Analysis: The valuation scheme under Section 14 of the Customs Act, 1962 and the Valuation Rules is founded on the actual price or transaction value principle. Where actual cost is available, that cost is the determinative factor, and notional valuation is justified only when the actual figure is not ascertainable. Rule 9(2), as originally framed and as amended in 1989, preserved that approach by allowing fixed percentages only when the relevant charges could not be ascertained. The impugned 1990 amendment departed from this scheme by mandating a 1% FOB addition for handling charges irrespective of whether actual charges were known. That introduced a fiction inconsistent with Section 14 and had no rational nexus with the object of valuation, especially when handling charges were fixed by the airport authority and were objectively ascertainable. The rule-making power could not be exercised to create a substantive burden repugnant to the parent statute.
Conclusion: The impugned proviso (ii) to Rule 9(2), in its unqualified form, was held unsustainable.
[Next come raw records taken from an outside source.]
**config.mk**
```make
export PLATFORM = sky130hd
export DESIGN_NAME = multi_slot_oneshot_periodic_timer
export DESIGN_NICKNAME = d
export VERILOG_FILES = /design/src/rtl/core/mst_pkg.sv /design/src/rtl/core/mst_cell.sv /design/src/rtl/core/multi_slot_oneshot_periodic_timer.sv
export SDC_FILE = /design/constraint.sdc
export NUM_CORES = 2
export LEC_CHECK = 0
export ABC_CLOCK_PERIOD_IN_PS = 17200
export BUFFER_PORTS_ARGS = -buffer_cell sky130_fd_sc_hd__clkbuf_2
export CAP_MARGIN = 20
export CORE_MARGIN = 3
export CORE_UTILIZATION = 60
export DETAILED_ROUTE_END_ITERATION = 8
export PLACE_DENSITY = 0.85
export SKIP_CTS_REPAIR_TIMING = 1
export SLEW_MARGIN = 20
export SYNTH_ARGS = -nofsm -noshare
export SYNTH_HDL_FRONTEND = slang
export SYNTH_SLANG_ARGS = --single-unit
```
**constraint.sdc**
```tcl
create_clock -name clk -period 17.2 [get_ports clk]
set_clock_uncertainty 0.05 [all_clocks]
set_input_delay 1.72 -clock clk [delete_from_list [all_inputs] [get_ports clk]]
set_output_delay 1.72 -clock clk [all_outputs]
set_load 0.005 [all_outputs]
```
**src/rtl/core/mst_pkg.sv**
```systemverilog
// ----------------------------------------------------------------------------
// mst_pkg: shared types and constants of the multi-slot timer
// Beat layouts for both channels, the command codes and the per-cell beat that
// travels down the row of timer cells.
// ----------------------------------------------------------------------------
package mst_pkg;

    localparam int NUM_SLOTS_DEF = 8;
    localparam int MASK_W        = 8;
    localparam int COUNT_W       = 4;
    localparam int PERIOD_W      = 32;

    // Repeat kind code that marks a slot as single shot.
    localparam logic REPEAT_ONCE = 1'b0;

    typedef enum logic [1:0] {
        MODE_TICK   = 2'd0,
        MODE_START  = 2'd1,
        MODE_REMOVE = 2'd2
    } mst_mode_t;

    typedef struct packed {
        logic [1:0]          mode;
        logic [2:0]          slot;
        logic [PERIOD_W-1:0] period;
        logic                repeat_req;
    } mst_cmd_t;

    typedef struct packed {
        logic [MASK_W-1:0]  expired_mask;
        logic [COUNT_W-1:0] listed_count;
    } mst_evt_t;

    // What one cell hands to the next: the command and the partial result.
    typedef struct packed {
        mst_cmd_t           cmd;
        logic [MASK_W-1:0]  mask;
        logic [COUNT_W-1:0] count;
    } mst_beat_t;

endpackage

```
**src/rtl/core/mst_cell.sv**
```systemverilog
// ----------------------------------------------------------------------------
// mst_cell: one timer slot of the cell row
// Holds the state of one slot, applies the passing command to it, adds its
// expiry bit and listed flag to the partial result and hands the beat on.
// ----------------------------------------------------------------------------
module mst_cell
    import mst_pkg::*;
#(
    parameter int CELL_IDX = 0
)
(
    input  logic      clk,
    input  logic      rst_n,
    input  logic      advance,
    input  logic      in_valid,
    input  mst_beat_t in_beat,
    output logic      out_valid,
    output mst_beat_t out_beat
);

    // Only the first eight slots can be named by the 3-bit slot field.
    localparam bit               ADDRESSABLE = (CELL_IDX < MASK_W);
    localparam logic [2:0]       SLOT_CODE   = 3'(CELL_IDX % MASK_W);
    localparam logic [MASK_W-1:0] MASK_BIT   =
        ADDRESSABLE ? (MASK_W'(1) << SLOT_CODE) : '0;

    logic                listed_reg,    listed_next;
    logic                running_reg,   running_next;
    logic                periodic_reg,  periodic_next;
    logic [PERIOD_W-1:0] remaining_reg, remaining_next;
    logic [PERIOD_W-1:0] reload_reg,    reload_next;
    logic                valid_reg;
    mst_beat_t           beat_reg,      beat_next;

    logic                hit;
    logic                expire;
    logic [PERIOD_W-1:0] rem_dec;
    logic [PERIOD_W-1:0] load_val;

    assign hit      = ADDRESSABLE && (in_beat.cmd.slot == SLOT_CODE);
    assign rem_dec  = remaining_reg - PERIOD_W'(1);
    assign load_val = (in_beat.cmd.period == '0) ? PERIOD_W'(1) : in_beat.cmd.period;

    always_comb
    begin
        listed_next    = listed_reg;
        running_next   = running_reg;
        periodic_next  = periodic_reg;
        remaining_next = remaining_reg;
        reload_next    = reload_reg;
        expire         = 1'b0;
        if (advance && in_valid)
        begin
            case (in_beat.cmd.mode)
                MODE_TICK:
                begin
                    if (listed_reg && running_reg)
                    begin
                        remaining_next = rem_dec;
                        if (rem_dec == '0)
                        begin
                            expire = 1'b1;
                            if (!periodic_reg)
                            begin
                                running_next = 1'b0;
                                listed_next  = 1'b0;
                            end
                            else
                            begin
                                remaining_next = reload_reg;
                            end
                        end
                    end
                end
                MODE_START:
                begin
                    if (hit)
                    begin
                        reload_next    = load_val;
                        remaining_next = load_val;
                        periodic_next  = (in_beat.cmd.repeat_req != REPEAT_ONCE);
                        running_next   = 1'b1;
                        listed_next    = 1'b1;
                    end
                end
                MODE_REMOVE:
                begin
                    if (hit)
                    begin
                        listed_next = 1'b0;
                    end
                end
                default:
                begin
                end
            endcase
        end

        beat_next       = in_beat;
        beat_next.mask  = in_beat.mask | (expire ? MASK_BIT : '0);
        beat_next.count = (listed_next && (in_beat.count != '1)) ?
                          in_beat.count + COUNT_W'(1) : in_beat.count;
    end

    always_ff @(posedge clk or negedge rst_n)
    begin
        if (!rst_n)
        begin
            listed_reg    <= 1'b0;
            running_reg   <= 1'b0;
            periodic_reg  <= 1'b0;
            remaining_reg <= '0;
            reload_reg    <= '0;
            valid_reg     <= 1'b0;
        end
        else
        begin
            listed_reg    <= listed_next;
            running_reg   <= running_next;
            periodic_reg  <= periodic_next;
            remaining_reg <= remaining_next;
            reload_reg    <= reload_next;
            if (advance)
            begin
                valid_reg <= in_valid;
            end
        end
    end

    always_ff @(posedge clk)
    begin
        if (advance)
        begin
            beat_reg <= beat_next;
        end
    end

    assign out_valid = valid_reg;
    assign out_beat  = beat_reg;

    // A listed, running slot always has ticks left to count.
    a_live_nonzero: assert property (@(posedge clk) disable iff (!rst_n)
        (listed_reg && running_reg) |-> (remaining_reg != '0))
        else $error("listed running slot with zero countdown");

endmodule

```
**src/rtl/core/multi_slot_oneshot_periodic_timer.sv**
```systemverilog
// ----------------------------------------------------------------------------
// multi_slot_oneshot_periodic_timer: row of countdown timer slots
// Single-shot or periodic countdown timers, one per cell. Each command beat
// (tick, start, remove) walks down the row, one cell per cycle while the row
// is not held, and leaves with the expiry mask and the number of listed slots.
// ----------------------------------------------------------------------------
//
//  Channel  Handshake            Beat       Direction  Content
//  -------  -------------------  ---------  ---------  ---------------------------------
//  cmd      cmd_valid/cmd_ready  mst_cmd_t  in         mode, slot, period, repeat_req
//  evt      evt_valid/evt_ready  mst_evt_t  out        expired_mask, listed_count
//
// One command beat is taken in every cycle in which the row is not held; its
// result beat passes through one register per cell and then the output
// register before it appears on evt.
// Every cell sees the commands in order, so each slot's state is up to date
// when a beat reaches it and the partial mask and count gather exactly the
// slot states the beat left behind.
// When a result waits in the output register and evt_ready is low, the whole
// row holds and cmd_ready drops in the same cycle.
// Reset clears every slot (not listed, not running) and empties the row.
//
module multi_slot_oneshot_periodic_timer
    import mst_pkg::*;
#(
    parameter int NUM_SLOTS = NUM_SLOTS_DEF
)
(
    input  logic     clk,
    input  logic     rst_n,
    input  logic     cmd_valid,
    output logic     cmd_ready,
    input  mst_cmd_t cmd,
    output logic     evt_valid,
    input  logic     evt_ready,
    output mst_evt_t evt
);

    localparam int               CNT_MAX    = (NUM_SLOTS > 15) ? 15 : NUM_SLOTS;
    localparam logic [MASK_W-1:0] MASK_LIMIT =
        (NUM_SLOTS >= MASK_W) ? '1 : MASK_W'((1 << NUM_SLOTS) - 1);

    logic      chain_valid [NUM_SLOTS+1];
    mst_beat_t chain_beat  [NUM_SLOTS+1];
    logic      advance;
    logic      evt_valid_reg;
    mst_evt_t  evt_reg;

    // The row moves whenever the output register is free or being emptied.
    assign advance   = !evt_valid_reg || evt_ready;
    assign cmd_ready = advance;

    // The head of the row takes the command beat with an empty partial result.
    assign chain_valid[0]      = cmd_valid;
    assign chain_beat[0].cmd   = cmd;
    assign chain_beat[0].mask  = '0;
    assign chain_beat[0].count = '0;

    for (genvar g = 0; g < NUM_SLOTS; g++)
    begin : g_cell
        mst_cell #(
            .CELL_IDX (g)
        ) u_cell (
            .clk       (clk),
            .rst_n     (rst_n),
            .advance   (advance),
            .in_valid  (chain_valid[g]),
            .in_beat   (chain_beat[g]),
            .out_valid (chain_valid[g+1]),
            .out_beat  (chain_beat[g+1])
        );
    end

    always_ff @(posedge clk or negedge rst_n)
    begin
        if (!rst_n)
        begin
            evt_valid_reg <= 1'b0;
        end
        else if (advance)
        begin
            evt_valid_reg <= chain_valid[NUM_SLOTS];
        end
    end

    always_ff @(posedge clk)
    begin
        if (advance)
        begin
            evt_reg.expired_mask <= chain_beat[NUM_SLOTS].mask;
            evt_reg.listed_count <= chain_beat[NUM_SLOTS].count;
        end
    end

    assign evt_valid = evt_valid_reg;
    assign evt       = evt_reg;

    // No slot beyond the array can ever report an expiry.
    a_mask_range: assert property (@(posedge clk) disable iff (!rst_n)
        evt_valid |-> ((evt.expired_mask & ~MASK_LIMIT) == '0))
        else $error("expiry reported for a slot that does not exist");

    // The listed count cannot exceed the number of slots.
    a_count_range: assert property (@(posedge clk) disable iff (!rst_n)
        evt_valid |-> (evt.listed_count <= COUNT_W'(CNT_MAX)))
        else $error("listed count above slot count");

    // A held result must freeze the row and block new commands.
    a_stall_blocks: assert property (@(posedge clk) disable iff (!rst_n)
        (evt_valid && !evt_ready) |-> !cmd_ready)
        else $error("command taken while result is stalled");

    // Once a result is held, the row stays frozen into the next cycle too.
    a_stall_holds: assert property (@(posedge clk) disable iff (!rst_n)
        (evt_valid && !evt_ready) |=> evt_valid)
        else $error("stalled result lost");

endmodule
```
# Word-level counts from Yosys, hierarchy flattened
# Index checks and enable logic that the tools add are counted.
dict set report word_totals {
  out_inout_bits 14
  input_bits 42
  elab_cells 453
  ff_bits 919
}
dict set report classes {
  addsub 15
  n_reduce_logical 82
  bitwise_logic 7
  muxes 192
  eq_ne 62
}
# op count
set ops {}
lappend ops {{32-bit 2-to-1 mux} 40}
lappend ops {{32-bit logical NOT} 16}
lappend ops {{32-bit one-hot mux with 2 select lines} 8}
lappend ops {{32-bit by 1-bit subtractor with 32-bit output, second input constant} 8}
lappend ops {{1-bit 2-to-1 mux} 114}
lappend ops {{8-bit OR} 7}
lappend ops {{2-bit by 1-bit != test with 1-bit output, second input constant} 24}
lappend ops {{6-bit AND reduction} 8}
lappend ops {{4-bit 2-to-1 mux} 8}
lappend ops {{4-bit AND reduction} 8}
lappend ops {{4-bit by 1-bit adder with 4-bit output, second input constant} 7}
lappend ops {{4-bit != test, second input constant} 7}
lappend ops {{1-bit one-hot mux with 3 select lines} 8}
lappend ops {{3-bit AND reduction} 8}
lappend ops {{1-bit logical AND} 23}
lappend ops {{2-bit by 1-bit == test with 1-bit output, second input constant} 8}
lappend ops {{2-bit == test, second input constant} 8}
lappend ops {{2-bit logical NOT} 8}
lappend ops {{2-bit != test, second input constant} 8}
lappend ops {{1-bit one-hot mux with 2 select lines} 8}
lappend ops {{2-bit nonzero test} 8}
lappend ops {{3-bit == test, second input constant} 4}
lappend ops {{8-bit 2-to-1 mux} 1}
lappend ops {{7-bit 2-to-1 mux} 1}
lappend ops {{9 further kinds} 10}

# Logic depth before layout (Yosys ltp)
dict set report depth {
  depth_word 8
  depth_mapped 15
  depth_no_buf 11
}

# By module
# A second synthesis with hierarchy kept.
dict set report unflattened {
  cells_unflattened 4350
  hier_area_um2 45994.1
}
# module instances seq_area_each_um2 cells_per_inst area_each_um2
set modules_own_cells {}
lappend modules_own_cells {{mst_cell (g_cell[1].u_cell ...)} 2 3203.1 577 5718.0}
lappend modules_own_cells {{mst_cell (g_cell[5].u_cell ...)} 2 3203.1 505 5669.2}
lappend modules_own_cells {{mst_cell (g_cell[0].u_cell)} 1 3203.1 519 5815.6}
lappend modules_own_cells {{mst_cell (g_cell[4].u_cell)} 1 3203.1 515 5736.8}
lappend modules_own_cells {{mst_cell (g_cell[3].u_cell)} 1 3203.1 571 5636.7}
lappend modules_own_cells {{mst_cell (g_cell[7].u_cell)} 1 3203.1 565 5619.1}
lappend modules_own_cells {multi_slot_oneshot_periodic_timer 1 385.4 16 411.6}

# Least setup slack after synthesis
# OpenSTA, ideal clock, no wires.
dict set report synth_timing {
  kind {in2reg}
  start {input evt_ready}
  end {register g_cell[0].u_cell.reload_reg[10]}
  path_stages 7
  path_slack_ns 2.079
  required_ns 17.025
  path_buffers 3
  arrival_time_ns 14.946
  setup_ns 0.125
  path_cell_list {nor2b_1 clkbuf_1 inv_2 buf_1 nand4_1 clkbuf_1 mux2_2}
}
dict set report synth_via {
  elab_chain_cells 3
}
# item line_no
set synth_lines {}
lappend synth_lines {{from (decl)} multi_slot_oneshot_periodic_timer.sv:35} ;# input logic evt_ready,
lappend synth_lines {{1-bit logical OR} multi_slot_oneshot_periodic_timer.sv:50} ;# assign advance = !evt_valid_reg || evt_ready;
lappend synth_lines {{net cmd_ready} multi_slot_oneshot_periodic_timer.sv:32} ;# output logic cmd_ready,
lappend synth_lines {{1-bit logical AND} mst_cell.sv:52} ;# if (advance && in_valid)
lappend synth_lines {{3-bit AND reduction (no line)} n/a}
lappend synth_lines {{to (signal assigned)} mst_cell.sv:122} ;# reload_reg <= reload_next;
lappend synth_lines {{to (decl)} mst_cell.sv:31} ;# logic [PERIOD_W-1:0] reload_reg, reload_next;
# The timed path passes the listed nets, and every way through them passes these cells.
# A chain may end at the register's enable or synchronous reset.

==> flow_summary.ini <==
[worst_setup_path]
crit_buf_inv = 5
r2r_slack_ps = 11720
crit_path_start_kind = primary input
r2r-start = evt_valid
path_cells = clkbuf_2 -> nor2b_1 -> buf_4 -> inv_8 -> buf_4 -> buf_4 -> nand2_1 -> nor2_1 -> a21oi_1 -> nor2_1 -> a21oi_1 -> a31oi_1 -> and2_1 -> mux2_1
endpoint_kind = flip-flop
critPathArrivalTime_ps = 6510
cpMostUsedCell = buf_4
cpMaxStageDelayCell = buf_4
crit_type = primary input to flip-flop
critPathMaxFanout = 129
critPathMaxStageDelay_ps = 850
required_ps = 17560
reg2regPathDepth = 13
rr_endpoint = g_cell[5].u_cell.out_beat[1]
crit_family = buffers and inverters

[die]
ioPinCount = 56
die_width_um = 273
dieArea_um2 = 74700
row_count = 97
dieHeight_um = 273
core_um2 = 70400
initial_core_util = 0.609

[logic_synthesis]
yosysTopAreaCell = dfrtp_1
avgSynthCellArea_um2 = 9.98
synthArstFlopShare = 0.616
syn_area_um2 = 42900
synth.yosys.seq_area_share = 0.556
synth_cells = 4296
synth_nets = 4360
ys.flop_type = dfrtp_1
synth_edf_count = 340
synth.distinct_cells = 83
synth_top_area_share = 0.318
yosys_register_bits = 885
synth_warnings = 0
ys_top_cells_by_area = dfrtp_1 32%, edfxtp_1 24%, nand2_1 6.6%, nor3_1 4.3%, nor2_1 3.2%

[worst_hold_path]
min_path_type = flip-flop to flip-flop
hold-path-endpoint = g_cell[6].u_cell.out_beat[8]
hp-start = g_cell[5].u_cell.out_beat[8]
whs_path_depth = 0

[cells_and_area]
design_area_um2 = 47000
drive_above_1_share = 0.0949
num_antenna_cells = 0
fin_nets = 4319
instances_no_fill = 5272
largest_reg_flops = 328
area_growth_pct = 9.62

[clock_network]
cts_tree = done
cts_buffers = 90
htreeDepth = 3
clk_pin_slew_ps = 60
clock-sinks = 885
clock_latency_ps = 660
clockBufferDepth = 3
cts_root_buf = clkbuf_16

[placement]
portBuffers = 55
place_inst = 5101
dpl.hpwl_mm = 75.2
place_area_um2 = 43900
gp_congestion = 0.975

[global_routing]
track_usage = 0.309
antenna_found_initial = 1
grt_pass1_vias = 33500
grt_first_pass_wirelength_mm = 185
grt-ovfl-total = 0
grt_max_degree = 165

[routing]
drc_errors = 0
vias = 35000
via_per_inst = 6.64
firstDrtPassIters = 6
drtIter0Drc = 4756
wirelength_mm = 117
postRouteAntennaNets = 0
post_drt_wl_per_cell_um = 22.2

[pwr]
peakVddDrop_mv = 0.0992
power_density_nw_per_um2 = 176
p_leak_nw = 18.1

[timing]
max_slew.worst_pin.slew_ps = 1150
report.final.slew_viol_count = 0
fmax_mhz = 163
fin_crit_ps = 6150
hold_viol = 0
setup_tns_ps = 0
fin_crit_sh = 0.358
slew_headroom = 0.228
rsz0062_at_grt = false
setup-violations-final = 0

[job]
maxCapViolCount = 0

[outcome]
status = finished clean
where the power goes:
group	internal [mW]	switching (mW)
Sequential	3.20	1.11
Combinational	0.819	1.16
Clock	1.13	0.855
Total	5.15	3.13
per-stage QoR:
stage               utilization  setup WS (ps)  power, mW  hold slack (ps)
floorplan                     -           2080       5.43              350
global placement          0.624          10710       6.07              351
detailed placement        0.624          10510       6.20              355
CTS                       0.667          11130       8.21              365
global route              0.668          10680       8.68              372
finish                    0.668          11050       8.28              362
layout make-up:
cell class	instances	area (um^2)
multi-input cells	3113	18000
well taps	940	1180
flip-flops and latches	885	23800
inverters	51	199
clock inverters	35	369
fillers	5093	23400
clock buffers	134	2640
repair buffers	114	768
worst register-to-register path: cells and delay by family, from the launching register on:
kind	cells	cell delay, ps
AOI/OAI and AO/OA	3	690
and+or+nand+nor	5	1230
muxes	1	340
buffers and inverters	4	2550
DFF	1	380
cells in the mapped netlist, drive strengths merged (6+ instances only):
cell type / number
nand2: 755
dfrtp: 545
nor2: 371
nor3: 367
edfxtp: 340
clkbuf: 229
a211oi: 167
o21ai: 165
nor4: 155
xnor2: 113
a21oi: 111
mux2: 106
or3: 94
xor2: 93
a31oi: 78
nand3: 66
nand4: 65
inv: 51
or4: 37
nand2b: 30
or2: 29
nor4b: 25
ha: 22
o31ai: 19
buf: 18
nor3b: 17
and2: 15
nor2b: 15
a2111oi: 13
o31a: 13
and4: 12
nand4b: 12
o21a: 12
and3: 11
o211ai: 11
or4b: 11
a211o: 9
nand3b: 9
o41ai: 9
a21boi: 7
a22oi: 7
and4b: 6
placed cells by master (no fill, tap or decap), drive strengths merged, types with 111 or more instances in the layout:
cell / count
clkbuf: 188
nor3: 367
a21oi: 111
o21ai: 165
nand2: 755
edfxtp: 340
a211oi: 167
dfrtp: 545
nor2: 371
xnor2: 113
nor4: 155
worst max path at each step:
stage,startpoint,to,slack (ps),depth (start not counted)
floorplan,evt_ready,g_cell[0].u_cell.reload_reg[10],2080,7
global placement,evt_ready,g_cell[5].u_cell.out_beat[1],10710,14
detailed placement,evt_ready,g_cell[5].u_cell.out_beat[1],10510,14
CTS,evt_ready,g_cell[5].u_cell.out_beat[1],11130,14
global route,evt_ready,g_cell[5].u_cell.out_beat[1],10680,14
finish,evt_ready,g_cell[5].u_cell.out_beat[1],11050,14
cell families after synthesis:
family,count (synthesis),share of synthesized area
buf+inv,298,0.0270
simple gates,2103,0.236
flops,885,0.556
xor+xnor,206,0.0421
mux,111,0.0290
compound gates,671,0.103
fa+ha+maj,22,0.00642
metal layers:
layer,up-vias,global-route usage,share of wire
met5,-,0,0.00011
met4,2,0.128,0.046
met3,401,0.0555,0.091
met2,2078,0.495,0.47
met1,17000,0.418,0.39
li1,15500,-,-
Note: power is estimated with default switching activity, not from simulation.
It was valid only to the extent that the 1% FOB addition would apply where the actual loading, unloading and handling charges were not ascertainable.
Final Conclusion: The appeals succeeded, the High Court judgment was set aside, and the impugned amendment was read down so that handling charges are to be determined on actuals whenever ascertainable.
Ratio Decidendi: A delegated valuation rule cannot substitute a notional figure for an objectively ascertainable actual cost where the parent statute and scheme require valuation to track the actual price, and a fixed-percentage addition is valid only as a fallback when actual charges cannot be determined.